• **ABOUT THIS TASK**: From the line with "logic last;" down to the final line of the records below, retype everything exactly and leave out the rest.

• **INFORMATION GIVEN**:
$ cat src/rtl/core/rup_pkg.sv
// Package: shared constants, types and helpers of the reflectance uncertainty pipeline.
package rup_pkg;

    localparam int VALUE_WIDTH = 16;
    localparam int QFRAC       = 14;
    localparam int QONE        = 16384;

    localparam int NUM_W       = 31;
    localparam int DEN_W       = 18;
    localparam int DIV_STAGES  = NUM_W;
    localparam int SQ_STAGES   = 17;
    localparam int SQ_IN_W     = 2 * SQ_STAGES;

    localparam logic [2:0] REG_BASE_PATH  = 3'd0;
    localparam logic [2:0] REG_BASE_TRANS = 3'd1;
    localparam logic [2:0] REG_BASE_ALB   = 3'd2;
    localparam logic [2:0] REG_PLUS       = 3'd3;
    localparam logic [2:0] REG_MINUS      = 3'd4;
    localparam logic [2:0] REG_NOISE      = 3'd5;

    typedef struct packed {
        logic refl_valid;
        logic last;
    } side_t;

    function automatic logic signed [VALUE_WIDTH-1:0] sat_val(input logic signed [33:0] v);
        logic signed [33:0] hi;
        logic signed [33:0] lo;
        hi = 34'sd32767;
        lo = -34'sd32768;
        if (v > hi)
        begin
            sat_val = 16'sh7fff;
        end
        else if (v < lo)
        begin
            sat_val = 16'sh8000;
        end
        else
        begin
            sat_val = v[VALUE_WIDTH-1:0];
        end
    endfunction

endpackage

• **RESPONSE TO THE TASK**:
        logic last;
    } side_t;

    function automatic logic signed [VALUE_WIDTH-1:0] sat_val(input logic signed [33:0] v);
        logic signed [33:0] hi;
        logic signed [33:0] lo;
        hi = 34'sd32767;
        lo = -34'sd32768;
        if (v > hi)
        begin
            sat_val = 16'sh7fff;
        end
        else if (v < lo)
        begin
            sat_val = 16'sh8000;
        end
        else
        begin
            sat_val = v[VALUE_WIDTH-1:0];
        end
    endfunction

endpackage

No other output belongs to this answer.